Chromosome-scale genome of the polyphagous pest Anastrepha ludens (Diptera: Tephritidae) provides insights on sex chromosome evolution in Anastrepha

Authors: CONGRAINS, CARLOS - University Of Hawaii; Sim, Sheina; PAULO, DANIEL - University Of Hawaii; Corpuz, Renee; Kauwe, Angela; SIMMONDS, TYLER - Oak Ridge Institute For Science And Education (ORISE); Simpson, Sheron; Scheffler, Brian; Geib, Scott

Submitted to: G3: Genes, Genomes, Genetics
Publication Type: Peer Reviewed Journal
Publication Acceptance Date: 9/18/2024
Publication Date: 10/4/2024
Citation: Congrains, C., Sim, S.B., Paulo, D.F., Corpuz, R.L., Kauwe, A.N., Simmonds, T.J., Simpson, S.A., Scheffler, B.E., Geib, S.M. 2024. Chromosome-scale genome of the polyphagous pest Anastrepha ludens (Diptera: Tephritidae) provides insights on sex chromosome evolution in Anastrepha. G3: Genes, genomics, genetics. 14(12). Article jkae239. https://doi.org/10.1093/g3journal/jkae239.
DOI: https://doi.org/10.1093/g3journal/jkae239

Interpretive Summary: The Mexican fruit fly, Anastrepha ludens, is a polyphagous true fruit fly considered one of the most serious insect pest to fruits in Central and North America. Despite its agricultural relevance, a high-quality genome assembly has not been reported, which limits the capacity of incorporate cutting edge technologies such genome editing (e.g., CRISPR-based approaches) and molecular taxonomy (e.g., using a multilocus approach to discriminate members of species complexes) into the pest control strategies. This study produced the first high-quality chromosome-level for this pest using a combination of powerful approaches PacBio high fidelity (HiFi) long-reads and chromatin conformation capture (Hi-C) sequencing data. The final genome was highly contiguous with seven scaffolds (fragments of the genome) comprising 98.9% of the final assembly. The quality of the sequenced genome is comparable to a genome of a species model such as Drosophila melanogaster. We were also able to identify and characterize the sex chromosomes (X and Y), which have been a challenge to characterize due to the high levels of repetitive DNA, particularly elevated in the Y chromosome. This genome offers a new range of possibilities to find highly phylogenetically informative regions (i.e., useful for species identification) and new potential targets for genome editing (e.g., new phenotypic markers, and genes related to female viability and male fertility) that may be valuable to improve pest control strategies for this important agricultural pest.

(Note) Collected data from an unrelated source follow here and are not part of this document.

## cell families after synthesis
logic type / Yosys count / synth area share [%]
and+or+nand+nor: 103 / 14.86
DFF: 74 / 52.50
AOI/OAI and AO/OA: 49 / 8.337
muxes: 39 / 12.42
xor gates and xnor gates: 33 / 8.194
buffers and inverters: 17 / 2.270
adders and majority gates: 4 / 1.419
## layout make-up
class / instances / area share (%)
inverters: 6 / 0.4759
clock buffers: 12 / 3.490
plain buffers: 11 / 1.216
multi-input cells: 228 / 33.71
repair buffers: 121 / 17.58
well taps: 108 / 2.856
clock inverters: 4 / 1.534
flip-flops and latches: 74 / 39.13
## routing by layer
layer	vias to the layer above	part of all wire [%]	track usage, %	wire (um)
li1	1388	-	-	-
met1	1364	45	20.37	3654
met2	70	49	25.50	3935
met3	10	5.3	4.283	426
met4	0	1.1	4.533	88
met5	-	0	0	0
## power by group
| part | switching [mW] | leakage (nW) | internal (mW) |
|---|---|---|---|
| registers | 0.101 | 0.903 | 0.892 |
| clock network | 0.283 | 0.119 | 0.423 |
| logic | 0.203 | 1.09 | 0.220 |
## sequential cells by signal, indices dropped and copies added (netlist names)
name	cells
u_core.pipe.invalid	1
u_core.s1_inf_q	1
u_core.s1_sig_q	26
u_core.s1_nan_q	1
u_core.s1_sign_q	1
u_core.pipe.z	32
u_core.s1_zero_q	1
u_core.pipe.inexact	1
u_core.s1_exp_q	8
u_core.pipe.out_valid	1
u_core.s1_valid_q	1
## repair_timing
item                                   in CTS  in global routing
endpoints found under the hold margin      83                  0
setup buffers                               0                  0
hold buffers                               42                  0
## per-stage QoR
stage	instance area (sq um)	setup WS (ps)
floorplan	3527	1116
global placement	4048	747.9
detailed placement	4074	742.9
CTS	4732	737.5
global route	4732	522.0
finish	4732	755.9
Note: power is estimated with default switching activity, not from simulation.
`config.mk`:
```
export PLATFORM = sky130hd
export DESIGN_NAME = fp_add_sched
export DESIGN_NICKNAME = d
export VERILOG_FILES = /design/src/rtl/fp_add_sched.sv
export SDC_FILE = /design/constraint.sdc
export NUM_CORES = 1
export LEC_CHECK = 0
export CAP_MARGIN = 20
export CORE_AREA = 2 2 153 155
export DETAILED_ROUTE_END_ITERATION = 8
export DIE_AREA = 0 0 155 157
export DONT_BUFFER_PORTS = 1
export PLACE_DENSITY_LB_ADDON = 0.2
export SLEW_MARGIN = 30
export SYNTH_ARGS = -nofsm -noshare
export SYNTH_HDL_FRONTEND = slang
export SYNTH_SLANG_ARGS = --single-unit
```
`constraint.sdc`:
```
create_clock -name clk_i -period 2.2 [get_ports clk_i]
set_input_delay 0.22 -clock clk_i [delete_from_list [all_inputs] [get_ports clk_i]]
set_output_delay 0.22 -clock clk_i [all_outputs]
set_load 0.05 [all_outputs]
```
### config.mk
export PLATFORM = sky130hd
export DESIGN_NAME = plate_validator
export DESIGN_NICKNAME = d
export VERILOG_FILES = /design/src/rtl/plate_validator_pkg.sv /design/src/rtl/plate_validator_plate_table.sv /design/src/rtl/plate_validator.sv
export SDC_FILE = /design/constraint.sdc
export NUM_CORES = 1
export LEC_CHECK = 0
export BUFFER_PORTS_ARGS = -buffer_cell sky130_fd_sc_hd__buf_2
export CAP_MARGIN = 10
export CORE_ASPECT_RATIO = 1.75
export CORE_MARGIN = 2
export CORE_UTILIZATION = 50
export CTS_CLUSTER_DIAMETER = 200
export DETAILED_ROUTE_END_ITERATION = 10
export HOLD_SLACK_MARGIN = 0.12
export PLACE_DENSITY = 0.68
export SLEW_MARGIN = 20
export SYNTH_ARGS = -nofsm -noshare
export SYNTH_HDL_FRONTEND = slang
export SYNTH_HIERARCHICAL = 1
export SYNTH_SLANG_ARGS = --single-unit
### constraint.sdc
create_clock -name CLK -period 4.6 [get_ports CLK]
set_input_delay 0.69 -clock CLK [delete_from_list [all_inputs] [get_ports CLK]]
set_output_delay 0.69 -clock CLK [all_outputs]
set_load 0.01 [all_outputs]
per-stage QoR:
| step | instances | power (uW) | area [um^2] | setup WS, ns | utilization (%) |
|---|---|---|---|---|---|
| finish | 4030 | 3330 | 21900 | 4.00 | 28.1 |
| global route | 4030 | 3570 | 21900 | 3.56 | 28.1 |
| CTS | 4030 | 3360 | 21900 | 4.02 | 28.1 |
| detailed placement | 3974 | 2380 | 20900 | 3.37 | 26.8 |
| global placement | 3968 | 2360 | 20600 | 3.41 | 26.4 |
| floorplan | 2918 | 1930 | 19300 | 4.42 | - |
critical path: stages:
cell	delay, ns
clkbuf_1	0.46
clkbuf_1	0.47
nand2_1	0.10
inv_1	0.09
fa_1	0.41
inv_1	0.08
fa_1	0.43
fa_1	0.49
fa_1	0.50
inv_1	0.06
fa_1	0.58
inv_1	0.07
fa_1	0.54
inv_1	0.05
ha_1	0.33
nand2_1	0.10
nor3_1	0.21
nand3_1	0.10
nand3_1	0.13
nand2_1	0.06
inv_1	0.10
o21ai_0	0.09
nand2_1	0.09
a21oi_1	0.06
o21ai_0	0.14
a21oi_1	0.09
$ cat src/rtl/request_unit.sv
// ============================================================================
// Module   : request_unit
// Purpose  : Sequences instruction fetch and optional data access, and gates
//            the PC-advance strobe so that each instruction retires once.
// Options  : REQ_TIMEOUT_EN enables the data-request timeout (req_err).
// Revision : 1.0 - initial release
// ============================================================================
`default_nettype none

module request_unit #(
  parameter int TIMEOUT_CYC = 255,
  parameter int CNT_W       = 8
) (
  input  logic CLK,
  input  logic nRST,
  input  logic ihit,
  input  logic dhit,
  input  logic cu_dREN,
  input  logic cu_dWEN,
  input  logic cu_halt,
  output logic imemREN,
  output logic dmemREN,
  output logic dmemWEN,
  output logic pcEn,
  output logic halt,
  output logic req_err
);

  typedef enum logic [1:0] {
    IDLE   = 2'd0,
    DLOAD  = 2'd1,
    DSTORE = 2'd2,
    HALTED = 2'd3
  } state_t;

  state_t state;
  state_t next_state;

  if (TIMEOUT_CYC >= (1 << CNT_W)) begin : g_cfg_check
    $error("request_unit: TIMEOUT_CYC must be below 2**CNT_W");
  end

  // Async clear drops any held data request without waiting for a clock.
  always_ff @(posedge CLK or negedge nRST) begin
    if (!nRST) begin
      state <= IDLE;
    end else begin
      state <= next_state;
    end
  end

  always_comb begin
    next_state = state;
    imemREN    = 1'b0;
    dmemREN    = 1'b0;
    dmemWEN    = 1'b0;
    pcEn       = 1'b0;
    halt       = 1'b0;
    case (state)
      IDLE: begin
        imemREN = 1'b1;
        if (ihit) begin
          if (cu_halt) begin
            next_state = HALTED;
          end else if (cu_dWEN) begin
            next_state = DSTORE;
          end else if (cu_dREN) begin
            next_state = DLOAD;
          end else begin
            pcEn = 1'b1;
          end
        end
      end
      DLOAD: begin
        dmemREN = 1'b1;
        if (dhit) begin
          pcEn       = 1'b1;
          next_state = IDLE;
        end
      end
      DSTORE: begin
        dmemWEN = 1'b1;
        if (dhit) begin
          pcEn       = 1'b1;
          next_state = IDLE;
        end
      end
      HALTED: begin
        halt = 1'b1;
      end
      default: begin
        next_state = IDLE;
      end
    endcase
  end

`ifdef REQ_TIMEOUT_EN
  localparam logic [CNT_W-1:0] CNT_MAX     = '1;
  localparam logic [CNT_W-1:0] TIMEOUT_VAL = CNT_W'(TIMEOUT_CYC);

  logic [CNT_W-1:0] wait_cnt;
  logic [CNT_W-1:0] cnt_next;
  logic             err_q;
  logic             busy;

  assign busy = (state == DLOAD) || (state == DSTORE);

  always_comb begin
    cnt_next = wait_cnt;
    if ((state == IDLE) && ((next_state == DLOAD) || (next_state == DSTORE))) begin
      cnt_next = '0;
    end else if (busy && !dhit && (wait_cnt != CNT_MAX)) begin
      cnt_next = wait_cnt + 1'b1;
    end
  end

  // Error flags on the same edge the count reaches the limit; request keeps waiting.
  always_ff @(posedge CLK or negedge nRST) begin
    if (!nRST) begin
      wait_cnt <= '0;
      err_q    <= 1'b0;
    end else begin
      wait_cnt <= cnt_next;
      if (busy && (cnt_next >= TIMEOUT_VAL)) begin
        err_q <= 1'b1;
      end
    end
  end

  assign req_err = err_q;
`else
  assign req_err = 1'b0;
`endif

endmodule

`default_nettype wire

Technical Abstract: The Mexican fruit fly, Anastrepha ludens, is a polyphagous true fruit fly considered one of the most serious insect pest to various economically relevant fruits, particularly citrus and mango, in Central and North America. Despite its agricultural relevance, a high-quality genome assembly has not been reported. Here, we generated and described a high-quality chromosome-level genome for the Mexican fruit fly using a combination of PacBio high fidelity (HiFi) long-reads and chromatin conformation capture (Hi-C) sequencing data. The final genome was assembled into 140 scaffolds with a total length of 821 Mbp (N50 = 131 Mbp), containing 98.9% complete single-copied of the 3,285 Benchmarking Universal Single-Copy Orthologs for Diptera. Chromosome-level assembly recovered seven scaffolds comprising 98.9% of the final assembly. We identified the sex chromosomes using three strategies: 1) visual inspection of Hi-C contact map, 2) synteny with Drosophila melanogaster, and 3) the difference in the average read depth of autosomal versus sex chromosomal scaffolds (AD-ratio approach). The X chromosome was found in one scaffold (~100 Mbp) and the Y chromosome was recovered in one large scaffold (4.2 Mbp) and 39 smaller scaffolds, totalizing 10.3 Mbp. A comparison of the sex chromosomes with autosomes revealed considerable differences in terms of TE and gene content. Moreover, we inferred orthologous genes between Anastrepha obliqua and A. ludens to calculate evolutionary rates. This analysis evidenced higher evolutionary rates (Ka and Ka/Ks) of X-linked genes compared to autosome-linked genes, consistent with the pattern expected for the faster-X effect. Our study has generated a high-quality chromone-level genome assembly and revealed new insights about sex chromosomes evolution in this group of fruit flies. In addition, this genome assembly provides a valuable resource that may be used to improve pest control strategies for this important agricultural pest.